Background: an optimization exercise with open tools, aiming at small area, a short achievable clock period and few clock cycles. Do not read the settings as production practice.
The RTL was checked by simulation tests, not by an equivalence proof against the original design.
Power is estimated from default activity; no workload was simulated.

== main ==
==> flow/design.v <==
`timescale 1ns/100ps
module cpu
    #(parameter n = 32)(
    input  logic           clk, reset,
    output logic           memwrite,
    output logic [(n-1):0] adr, writedata,
    input  logic [(n-1):0] readdata
);
    localparam K = 4;                   
    logic        mstate;                
    logic [31:0] adr_q;                 
    logic [9:0]  adr_pc;                
    logic [19:0] adr_hi;
    logic [1:0]  adr_lo;
    logic [31:0] ir;                    
    logic        irv;                   
    logic [9:0]  pcret;                 
    logic [4:0]  rt_q;                  
    logic [31:0] wd_q;                  
    logic        memwrite_q;
    logic [9:0]  pcf, pcplus, nf;
    assign pcf    = adr_q[11:2];
    assign pcplus = pcf + 10'd1;
    logic        fj, fbeq;
    logic [9:0]  fbt, fnb;
    assign fj   = (readdata[31:26] == 6'b000010);
    assign fbeq = (readdata[31:26] == 6'b000100) && (readdata[25:21] == readdata[20:16]);
    assign fbt  = pcplus + readdata[9:0];
    assign fnb  = fj ? readdata[9:0] : pcplus;
    assign nf   = fbeq ? fbt : fnb;
    logic [5:0]  op, funct;
    logic [4:0]  rs, rt, rd;
    logic [31:0] simm;
    assign op    = ir[31:26];
    assign rs    = ir[25:21];
    assign rt    = ir[20:16];
    assign rd    = ir[15:11];
    assign funct = ir[5:0];
    assign simm  = {{16{ir[15]}}, ir[15:0]};
    logic isR, isAddi, isLw, isSw, isBeq;
    assign isR    = irv & (op == 6'b000000);
    assign isAddi = irv & (op == 6'b001000);
    assign isLw   = irv & (op == 6'b100011);
    assign isSw   = irv & (op == 6'b101011);
    assign isBeq  = irv & (op == 6'b000100);
    logic fAdd, fSub, fAnd, fOr, fNor, fSlt, fMult, fDiv, fMflo, fMfhi;
    assign fAdd  = (funct == 6'b100000);
    assign fSub  = (funct == 6'b100010);
    assign fAnd  = (funct == 6'b100100);
    assign fOr   = (funct == 6'b100101);
    assign fNor  = (funct == 6'b100111);
    assign fSlt  = (funct == 6'b101010);
    assign fMult = (funct == 6'b011000);
    assign fDiv  = (funct == 6'b011010);
    assign fMflo = (funct == 6'b010010);
    assign fMfhi = (funct == 6'b010000);
    logic        we;
    logic [4:0]  wa;
    logic [31:0] wd, rd1, rd2;
    regfile rf(clk, we, rs, rt, wa, wd, rd1, rd2);
    logic        md_busy, md_start;
    logic [31:0] hi, lo;
    muldiv #(K) md(clk, reset, md_start, fDiv, rd1, rd2, md_busy, hi, lo);
    function automatic logic [31:0] radd32(input logic [31:0] x, y, input logic ci);
        logic c;
        c = ci;
        for (int i = 0; i < 32; i++) begin
            radd32[i] = x[i] ^ y[i] ^ c;
            c = (x[i] & y[i]) | (c & (x[i] ^ y[i]));
        end
    endfunction
    logic        sub;
    logic [31:0] bop, sum, alures;
    logic        slt;
    assign sub = isR & (fSub | fSlt);
    assign bop = isR ? rd2 : simm;
    assign sum = radd32(rd1, sub ? ~bop : bop, sub);
    assign slt = (rd1[31] ^ rd2[31]) ? rd1[31] : sum[31];
    always_comb begin
        alures = sum;                                
        if (isR & fAnd)  alures = rd1 & rd2;
        if (isR & fOr)   alures = rd1 | rd2;
        if (isR & fNor)  alures = ~(rd1 | rd2);
        if (isR & fSlt)  alures = {31'b0, slt};
        if (isR & fMflo) alures = lo;
        if (isR & fMfhi) alures = hi;
    end
    logic        stall, rwrite, mem, taken;
    assign stall  = isR & (fMflo | fMfhi) & md_busy;
    assign rwrite = (isR & (fAdd | fSub | fAnd | fOr | fNor | fSlt | fMflo | fMfhi) & ~stall) | isAddi;
    assign mem    = isLw | isSw;
    assign taken  = isBeq & (rs != rt) & (rd1 == rd2);
    assign md_start = ~mstate & isR & (fMult | fDiv);
    assign we = mstate ? ~memwrite_q : rwrite;
    assign wa = mstate ? rt_q : (isR ? rd : rt);
    assign wd = mstate ? readdata : alures;
    logic [9:0]  adr_e;
    logic        use_nf;
    always_comb begin
        if (mstate)     adr_e = pcret;
        else if (taken) adr_e = pcf + simm[9:0];
        else if (stall) adr_e = pcf;
        else            adr_e = sum[11:2];
    end
    assign use_nf = ~mstate & ~taken & ~stall & ~mem;
    always_ff @(posedge clk or posedge reset) begin
        if (reset) begin
            mstate     <= 1'b0;
            memwrite_q <= 1'b0;
            adr_pc     <= 10'b0;
            irv        <= 1'b0;
        end else begin
            adr_pc <= use_nf ? nf : adr_e;
            if (mstate) begin
                mstate     <= 1'b0;
                memwrite_q <= 1'b0;
            end else if (taken) begin
                irv        <= 1'b0;
            end else if (~stall) begin
                mstate     <= mem;
                memwrite_q <= isSw;
                irv        <= 1'b1;
            end
        end
    end
    always_ff @(posedge clk)
        {adr_hi, adr_lo} <= {sum[31:12], sum[1:0]};
    assign adr_q = {adr_hi, adr_pc, adr_lo};
    always_ff @(posedge clk) begin
        if (~mstate & ~stall) ir <= readdata;
        pcret <= nf;
        rt_q  <= rt;
        wd_q  <= rd2;
    end
    assign adr       = adr_q;
    assign memwrite  = memwrite_q;
    assign writedata = wd_q;
endmodule
module regfile(
    input  logic        clk,
    input  logic        we3,
    input  logic [4:0]  ra1, ra2, wa3,
    input  logic [31:0] wd3,
    output logic [31:0] rd1, rd2
);
    logic [31:0] rf[31:1];
    always_ff @(posedge clk)
        if (we3 && wa3 != 0) rf[wa3] <= wd3;
    always_comb begin
        rd1 = 32'b0;
        rd2 = 32'b0;
        for (int i = 1; i < 32; i++) begin
            rd1 = rd1 | ({32{ra1 == i[4:0]}} & rf[i]);
            rd2 = rd2 | ({32{ra2 == i[4:0]}} & rf[i]);
        end
    end
endmodule
module muldiv #(parameter K = 4)(
    input  logic        clk, reset,
    input  logic        start, isdiv,
    input  logic [31:0] a, b,
    output logic        busy,
    output logic [31:0] hi, lo
);
    localparam KM = 4, KD = 2;
    function automatic logic [16:0] radd16(input logic [15:0] x, y, input logic ci);
        logic c;
        c = ci;
        for (int i = 0; i < 16; i++) begin
            radd16[i] = x[i] ^ y[i] ^ c;
            c = (x[i] & y[i]) | (c & (x[i] ^ y[i]));
        end
        radd16[16] = c;
    endfunction
    logic [4:0]  cnt;
    logic        div_q;
    logic [31:0] opnd, lreg;
    assign busy = (cnt != 5'd0);
    logic [31:0] hm [0:KM];
    logic [31:0] lm [0:KM];
    assign hm[0] = hi;
    assign lm[0] = lreg;
    for (genvar i = 0; i < KM; i++) begin : mstep
        logic [16:0] s0, s1;
        assign s0 = radd16(hm[i][15:0], lm[i][0] ? opnd[15:0] : 16'b0, 1'b0);
        assign s1 = radd16(hm[i][31:16], lm[i][0] ? opnd[31:16] : 16'b0, s0[16]);
        assign hm[i+1] = {s1, s0[15:1]};
        assign lm[i+1] = {s0[0], lm[i][31:1]};
    end
    logic [31:0] hd [0:KD];
    logic [31:0] ld [0:KD];
    assign hd[0] = hi;
    assign ld[0] = lreg;
    for (genvar i = 0; i < KD; i++) begin : dstep
        logic [31:0] x, d;
        logic [16:0] lo16, up0, up1;
        logic        ge;
        assign x    = {hd[i][30:0], ld[i][31]};
        assign lo16 = radd16(x[15:0], opnd[15:0], 1'b1);
        assign up0  = radd16(x[31:16], opnd[31:16], 1'b0);
        assign up1  = radd16(x[31:16], opnd[31:16], 1'b1);
        assign d    = {lo16[16] ? up1[15:0] : up0[15:0], lo16[15:0]};
        assign ge   = hd[i][31] | (lo16[16] ? up1[16] : up0[16]);
        assign hd[i+1] = ge ? d : x;
        assign ld[i+1] = {ld[i][30:0], ge};
    end
    logic        big16, big24;
    logic [31:0] h0, l0;
    assign big24 = |b[31:24];
    assign big16 = |b[31:16];
    always_comb begin
        if (big24) begin
            h0 = {8'b0, a[31:8]};
            l0 = {a[7:0], 24'b0};
        end else if (big16) begin
            h0 = {16'b0, a[31:16]};
            l0 = {a[15:0], 16'b0};
        end else begin
            h0 = 32'b0;
            l0 = a;
        end
    end
    always_ff @(posedge clk or posedge reset)
        if (reset)      cnt <= 5'd0;
        else if (start) cnt <= !isdiv ? 5'd8 : big24 ? 5'd4 : big16 ? 5'd8 : 5'd16;
        else if (busy)  cnt <= cnt - 5'd1;
    always_ff @(posedge clk) begin
        if (start) begin
            div_q <= isdiv;
            opnd  <= isdiv ? ~b : a;
            hi    <= isdiv ? h0 : 32'b0;
            lreg  <= isdiv ? l0 : b;
        end else if (busy) begin
            hi   <= div_q ? hd[KD] : hm[KM];
            lreg <= div_q ? ld[KD] : lm[KM];
        end
    end
    assign lo = lreg;
endmodule
==> flow/config.mk <==
export PLATFORM = sky130hd
export DESIGN_NAME = cpu
export DESIGN_NICKNAME = cpu
export VERILOG_FILES = /design/flow/design.v
export SDC_FILE = /design/flow/constraint.sdc
export NUM_CORES = 4
export LEC_CHECK = 0
export CAP_MARGIN = 20
export CORE_MARGIN = 2
export CORE_UTILIZATION = 45
export CTS_CLUSTER_DIAMETER = 80
export CTS_CLUSTER_SIZE = 25
export SLEW_MARGIN = 20
==> flow/constraint.sdc <==
create_clock -name core_clock -period 160.0 [get_ports {clk}]
set_input_delay 32.0000 -clock core_clock [delete_from_list [all_inputs] [get_ports {clk}]]
set_output_delay 32.0000 -clock core_clock [all_outputs]
set_load 0.01 [all_outputs]
run.sh (not shown) runs the stock make flow with config.mk's settings and CLKGATE_MAP_FILE= SYNTH_SCRIPT=/design/flow/synth_recipe.tcl, a recipe that flattens the netlist after the stock synthesis.
Testbench counts of main, summed over its fixed seeds: cycles 61,107.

### [Aim of the exercise]
A complete answer lists every line of the listing above that holds the word "alures".

### [Exercise solution]
    logic [31:0] bop, sum, alures;
        alures = sum;                                
        if (isR & fAnd)  alures = rd1 & rd2;
        if (isR & fOr)   alures = rd1 | rd2;
        if (isR & fNor)  alures = ~(rd1 | rd2);
        if (isR & fSlt)  alures = {31'b0, slt};
        if (isR & fMflo) alures = lo;
        if (isR & fMfhi) alures = hi;
    assign wd = mstate ? readdata : alures;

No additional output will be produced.